Dear Tell All: Recently I found a small pair of plastic women's breasts in my drawer at home. There was a hole in them and I fashioned a necklace so I could hang them around my neck. My significant other - a staunch and vocal feminist - seems to find this act offensive and demeaning to women. I see it as a really cool, humorous art form. I think we need help. She is hinting an end to our relationship if I continue to wear my necklace.
Fashionman
Dear Fashionman: Are you suicidal? You're dating a staunch feminist and you're demented enough to taunt her with a breast necklace? You might as well tease an angry bull by prodding him with his own horn. There's a reason that Paula Abdul's cheap line of jewelry doesn't include a tiny-tittie necklace: because it's just plain dumb. I could add offensive, demeaning, insulting and tasteless. You don't have to be a feminist to have that opinion - in your case, just a survivalist.
Dear Tell All: Having a pain in the ass is nothing to be macho about ("Oh, the Pain," 6/11/10). Colon cancer can strike young or middle-aged, apparently healthy people. Hopefully, Tough Guy will follow your advice, get over his embarrassment (the doctor is not going to laugh at him) and get his butt to a doctor. Also, hopefully, what he has is hemorrhoids, as that may be the best of a number of possible alternatives.
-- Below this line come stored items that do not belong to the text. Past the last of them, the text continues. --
==> src/design/lal_pkg.sv <==
`default_nettype none

package lal_pkg;

    // Number formats.
    localparam int FRAC_BITS  = 16;
    localparam int MAX_PIXELS = 4194304;
    localparam int CHAN_W     = 24;
    localparam int OUT_W      = 24;
    localparam int PIX_W      = 23;

    // Rec.709 luminance weights in Q0.16; they sum to 1.0.
    localparam int WEIGHT_W = 16;
    localparam logic [WEIGHT_W-1:0] W_RED   = 16'd13933;
    localparam logic [WEIGHT_W-1:0] W_GREEN = 16'd46871;
    localparam logic [WEIGHT_W-1:0] W_BLUE  = 16'd4732;

    // Luminance accumulator and log2 argument.
    localparam int LUM_W = CHAN_W + WEIGHT_W + 1;
    localparam int X_W   = CHAN_W + 1;

    // Mantissa format of the log2 and exp2 units: Q2.30 in 32 bits.
    localparam int Q_FRAC = 30;
    localparam int Q_W    = 32;

    // Signed log2 value: integer part and FRAC_BITS fraction bits.
    localparam int LOG_INT_W = 6;
    localparam int LOG_W     = LOG_INT_W + FRAC_BITS;

    // Frame accumulators and the mean divider.
    localparam int TALLY_W = $clog2(MAX_PIXELS + 1);
    localparam int SUM_W   = LOG_W + TALLY_W;
    localparam int NUM_W   = SUM_W + 2;
    localparam int DEN_W   = TALLY_W + 1;
    localparam int CNT_W   = $clog2(NUM_W + 1);
    localparam int FIDX_W  = $clog2(FRAC_BITS);

    // Queue between the log2 front end and the frame back end.
    localparam int QUEUE_DEPTH = 4;
    localparam int QPTR_W      = $clog2(QUEUE_DEPTH);

    localparam logic [OUT_W-1:0] OUT_MAX = {OUT_W{1'b1}};

    // One log2 result on its way to the frame accumulator.
    typedef struct packed {
        logic [LOG_W-1:0] log_val;
        logic             last;
    } t_mid_item;

    // Entry j holds 2^(2^-(FRAC_BITS-j)) in Q2.30, so it pairs with bit j of the fraction.
    typedef logic [FRAC_BITS-1:0][Q_W-1:0] t_exp_tab;

    // Repeated truncating integer square roots starting from 2.0.
    function automatic t_exp_tab exp_tab_build();
        t_exp_tab    tab;
        logic [63:0] c;
        logic [63:0] v;
        logic [63:0] res;
        logic [63:0] bt;
        c = 64'd1 << (Q_FRAC + 1);
        for (int k = 1; k <= FRAC_BITS; k++) begin
            v   = c << Q_FRAC;
            res = '0;
            for (int j = 31; j >= 0; j--) begin
                bt = 64'd1 << (2 * j);
                if (v >= res + bt) begin
                    v   = v - (res + bt);
                    res = (res >> 1) + bt;
                end else begin
                    res = res >> 1;
                end
            end
            c = res;
            tab[FRAC_BITS-k] = c[Q_W-1:0];
        end
        return tab;
    endfunction

    localparam t_exp_tab EXP_TAB = exp_tab_build();

endpackage

`default_nettype wire

==> src/design/lal_back.sv <==
`default_nettype none

module lal_back (
    input  logic                      i_clk,
    input  logic                      i_rst_n,
    input  lal_pkg::t_mid_item        i_q_item,
    input  logic                      i_q_empty,
    output logic                      o_q_pop,
    input  logic                      i_pop,
    output logic                      o_empty,
    output logic [lal_pkg::OUT_W-1:0] o_average_luminance,
    output logic [lal_pkg::PIX_W-1:0] o_frame_pixels
);
    import lal_pkg::*;

    localparam int T_W         = 8;
    localparam int EXP_SAT_T   = 6;
    localparam int EXP_ZERO_T  = 40;
    localparam int RND_W       = EXP_ZERO_T + 2;
    localparam int TSH_W       = $clog2(EXP_ZERO_T + 1);
    localparam logic [2*Q_W-1:0] MUL_HALF = (2*Q_W)'(1) << (Q_FRAC - 1);

    typedef enum logic [2:0] {
        B_IDLE,
        B_PREP,
        B_DIV,
        B_FIX,
        B_EXP,
        B_SCALE
    } t_bstate;

    t_bstate                   r_state;
    logic signed [SUM_W-1:0]   r_sum;
    logic [TALLY_W-1:0]        r_tally;
    logic                      r_neg;
    logic [NUM_W-1:0]          r_quo;
    logic [DEN_W-1:0]          r_rem;
    logic [DEN_W-1:0]          r_den;
    logic [CNT_W-1:0]          r_cnt;
    logic [LOG_W-1:0]          r_mean;
    logic [Q_W-1:0]            r_exp;
    logic [PIX_W-1:0]          r_pixels;
    logic                      r_out_valid;
    logic [OUT_W-1:0]          r_avg;
    logic [PIX_W-1:0]          r_out_pixels;

    logic                      take;
    logic signed [SUM_W-1:0]   log_ext;
    logic [NUM_W-1:0]          sum_ext;
    logic [NUM_W-1:0]          num;
    logic [NUM_W-1:0]          mag;
    logic [DEN_W:0]            trial;
    logic [DEN_W:0]            diff;
    logic                      ge;
    logic [DEN_W-1:0]          n_rem;
    logic [LOG_W-1:0]          uq;
    logic [LOG_W-1:0]          n_mean;
    logic [FRAC_BITS-1:0]      mean_f;
    logic [FIDX_W-1:0]         fidx;
    logic [2*Q_W-1:0]          exp_prod;
    logic [Q_W-1:0]            n_exp;
    logic [LOG_INT_W-1:0]      mean_i;
    logic signed [T_W-1:0]     t;
    logic [TSH_W-1:0]          t_sh;
    logic [RND_W-1:0]          rnd_sum;
    logic [RND_W-1:0]          shifted;
    logic [OUT_W-1:0]          scaled;
    logic [OUT_W-1:0]          n_avg;
    logic                      load_out;

    assign o_q_pop = (r_state == B_IDLE) && !i_q_empty;
    assign take    = (r_tally < TALLY_W'(MAX_PIXELS));
    assign log_ext = SUM_W'($signed(i_q_item.log_val));

    // Rounded mean as a floor division: (2*sum + n) / (2*n).
    assign sum_ext = NUM_W'(r_sum);
    assign num     = {sum_ext[NUM_W-2:0], 1'b0} + NUM_W'(r_tally);
    assign mag     = num[NUM_W-1] ? (~num + NUM_W'(1)) : num;

    // Restoring divider, one quotient bit per cycle.
    assign trial = {r_rem, r_quo[NUM_W-1]};
    assign diff  = trial - {1'b0, r_den};
    assign ge    = (trial >= {1'b0, r_den});
    assign n_rem = ge ? diff[DEN_W-1:0] : trial[DEN_W-1:0];

    // Floor of a negative quotient: -q when exact, otherwise -q - 1.
    assign uq     = r_quo[LOG_W-1:0];
    assign n_mean = !r_neg ? uq : ((r_rem == '0) ? ('0 - uq) : ~uq);

    // exp2 fraction: one table multiply per cycle, most significant bit first.
    assign mean_f   = r_mean[FRAC_BITS-1:0];
    assign fidx     = r_cnt[FIDX_W-1:0];
    assign exp_prod = (2*Q_W)'(r_exp) * (2*Q_W)'(EXP_TAB[fidx]) + MUL_HALF;
    assign n_exp    = exp_prod[Q_FRAC+Q_W-1:Q_FRAC];

    // Scale by 2^i: right shift by t = 30 - FRAC_BITS - i with round half up.
    assign mean_i  = r_mean[LOG_W-1:FRAC_BITS];
    assign t       = T_W'(Q_FRAC - FRAC_BITS) - T_W'($signed(mean_i));
    assign t_sh    = t[TSH_W-1:0];
    assign rnd_sum = RND_W'(r_exp) + (RND_W'(1) << (t_sh - TSH_W'(1)));
    assign shifted = rnd_sum >> t_sh;
    assign scaled  = (shifted > RND_W'(OUT_MAX)) ? OUT_MAX : shifted[OUT_W-1:0];

    always_comb begin
        if (t <= T_W'(EXP_SAT_T)) begin
            n_avg = OUT_MAX;
        end else if (t > T_W'(EXP_ZERO_T)) begin
            n_avg = '0;
        end else begin
            n_avg = scaled;
        end
    end

    assign load_out = (r_state == B_SCALE) && (!r_out_valid || i_pop);

    assign o_empty             = !r_out_valid;
    assign o_average_luminance = r_avg;
    assign o_frame_pixels      = r_out_pixels;

    always_ff @(posedge i_clk) begin
        if (!i_rst_n) begin
            r_state     <= B_IDLE;
            r_sum       <= '0;
            r_tally     <= '0;
            r_cnt       <= '0;
            r_out_valid <= 1'b0;
        end else begin
            if (i_pop && r_out_valid && !load_out) begin
                r_out_valid <= 1'b0;
            end
            case (r_state)
                B_IDLE: begin
                    if (!i_q_empty) begin
                        if (take) begin
                            r_sum   <= r_sum + log_ext;
                            r_tally <= r_tally + TALLY_W'(1);
                        end
                        if (i_q_item.last) begin
                            r_state <= B_PREP;
                        end
                    end
                end
                B_PREP: begin
                    r_neg    <= num[NUM_W-1];
                    r_quo    <= mag;
                    r_den    <= {r_tally, 1'b0};
                    r_rem    <= '0;
                    r_cnt    <= CNT_W'(NUM_W - 1);
                    r_pixels <= PIX_W'(r_tally);
                    r_sum    <= '0;
                    r_tally  <= '0;
                    r_state  <= B_DIV;
                end
                B_DIV: begin
                    r_quo <= {r_quo[NUM_W-2:0], ge};
                    r_rem <= n_rem;
                    if (r_cnt == '0) begin
                        r_state <= B_FIX;
                    end else begin
                        r_cnt <= r_cnt - CNT_W'(1);
                    end
                end
                B_FIX: begin
                    r_mean  <= n_mean;
                    r_exp   <= Q_W'(1) << Q_FRAC;
                    r_cnt   <= CNT_W'(FRAC_BITS - 1);
                    r_state <= B_EXP;
                end
                B_EXP: begin
                    if (mean_f[fidx]) begin
                        r_exp <= n_exp;
                    end
                    if (r_cnt == '0) begin
                        r_state <= B_SCALE;
                    end else begin
                        r_cnt <= r_cnt - CNT_W'(1);
                    end
                end
                B_SCALE: begin
                    if (load_out) begin
                        r_avg        <= n_avg;
                        r_out_pixels <= r_pixels;
                        r_out_valid  <= 1'b1;
                        r_state      <= B_IDLE;
                    end
                end
                default: begin
                    r_state <= B_IDLE;
                end
            endcase
        end
    end

endmodule

`default_nettype wire
===== src/hdl/command_frame_receiver.sv =====
// Command frame receiver top level: config registers, parser, queue, output stage.
// Depends on cfr_pkg, cfr_parser, cfr_queue, cfr_output.
//
//   channel | ports                          | transfer when
//   in      | in_valid, in_stall, in_rx_byte | in_valid && !in_stall
//   out     | out_valid, out_stall, out_*    | out_valid && !out_stall
//   cfg     | cfg_we, cfg_index, cfg_data    | cfg_we
//
// One byte per cycle while in_stall is low; parser state updates in the cycle the byte is taken.
// A result goes through a frame queue entry and the output register to out_*; out_stall can hold it.
// in_stall rises only when the two-entry frame queue is full.
// Reset is synchronous; control and config registers return to reset values, data
// registers are loaded before they are read, no clearing pass.
module command_frame_receiver (
  input  logic                        clk,
  input  logic                        rst_n,
  input  logic                        in_valid,
  output logic                        in_stall,
  input  logic [cfr_pkg::ByteW-1:0]   in_rx_byte,
  output logic                        out_valid,
  input  logic                        out_stall,
  output logic [1:0]                  out_frame_status,
  output logic [1:0]                  out_command_kind,
  output logic [cfr_pkg::AddrW-1:0]   out_mem_address,
  output logic [cfr_pkg::ByteW-1:0]   out_write_value,
  output logic [cfr_pkg::ByteW-1:0]   out_write_count,
  output logic [cfr_pkg::ByteW-1:0]   out_frame_length,
  input  logic                        cfg_we,
  input  logic [cfr_pkg::CfgIdxW-1:0] cfg_index,
  input  logic [cfr_pkg::ByteW-1:0]   cfg_data
);
  import cfr_pkg::*;

  cfg_t          cfg_r, cfg_nxt;
  logic          byte_take;
  logic          q_push, q_pop;
  frame_rec_t    push_rec, head_rec;
  queue_status_t q_status;

  always_comb begin
    cfg_nxt = cfg_r;
    if (cfg_we) begin
      unique case (cfg_index)
        CFG_SYNC_BYTE:     cfg_nxt.sync_byte = cfg_data;
        CFG_CHECKSUM_SEED: cfg_nxt.checksum_seed = cfg_data;
        CFG_WRITE_OPCODE:  cfg_nxt.write_opcode = cfg_data;
        CFG_DUMP_OPCODE:   cfg_nxt.dump_opcode = cfg_data;
        default:           ;
      endcase
    end
  end

  always_ff @(posedge clk) begin
    if (!rst_n) begin
      cfg_r <= '{sync_byte: SYNC_BYTE_RST, checksum_seed: CHECKSUM_SEED_RST,
                 write_opcode: WRITE_OPCODE_RST, dump_opcode: DUMP_OPCODE_RST};
    end else begin
      cfg_r <= cfg_nxt;
    end
  end

  assign in_stall  = q_status.full;
  assign byte_take = in_valid && !in_stall;

  cfr_parser u_parser (
    .clk        (clk),
    .rst_n      (rst_n),
    .cfg        (cfg_r),
    .byte_valid (byte_take),
    .rx_byte    (in_rx_byte),
    .push       (q_push),
    .push_rec   (push_rec)
  );

  cfr_queue u_queue (
    .clk      (clk),
    .rst_n    (rst_n),
    .push     (q_push),
    .push_rec (push_rec),
    .pop      (q_pop),
    .head_rec (head_rec),
    .status   (q_status)
  );

  cfr_output u_output (
    .clk              (clk),
    .rst_n            (rst_n),
    .cfg              (cfg_r),
    .q_status         (q_status),
    .head_rec         (head_rec),
    .pop              (q_pop),
    .out_stall        (out_stall),
    .out_valid        (out_valid),
    .out_frame_status (out_frame_status),
    .out_command_kind (out_command_kind),
    .out_mem_address  (out_mem_address),
    .out_write_value  (out_write_value),
    .out_write_count  (out_write_count),
    .out_frame_length (out_frame_length)
  );

  a_no_push_when_full: assert property (@(posedge clk) disable iff (!rst_n)
    q_push |-> !q_status.full)
    else $error("frame record pushed into full queue");

  a_short_has_no_command: assert property (@(posedge clk) disable iff (!rst_n)
    (out_valid && out_frame_status == ST_SHORT) |-> (out_command_kind == KIND_OTHER))
    else $error("short frame reported with a command");

  a_short_length: assert property (@(posedge clk) disable iff (!rst_n)
    (out_valid && out_frame_status == ST_SHORT) |-> (out_frame_length < MIN_LENGTH))
    else $error("short status with length of two or more");

  a_command_needs_length: assert property (@(posedge clk) disable iff (!rst_n)
    (out_valid && out_command_kind != KIND_OTHER) |-> (out_frame_length > MIN_LENGTH))
    else $error("command decoded from a frame without command byte");

endmodule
So, for Tough Guy after he sees the doctor, and for other interested readers, the home remedy that has worked for me is to take one teaspoon of blackstrap molasses by mouth two times a day. Huh? Yes, you read correctly. It took a few weeks, but now my symptoms are essentially gone, with only very rare instances of bleeding, tenderness, itching or swelling.
Tough Butt
Dear Tough Butt: Thanks for the tip! You're right: the doctor isn't going to laugh at Tough Guy. They've seen and heard it all before. I once met a med student who was thrilled to be doing his residency in Invercargill, at the southern tip of New Zealand. He said the area is filled with poorer, self-sufficient people who tend to let things go and only visit a doctor as a last resort. So he was delighted to see the festering boils and gangrenous infections that doctors normally only read about in textbooks.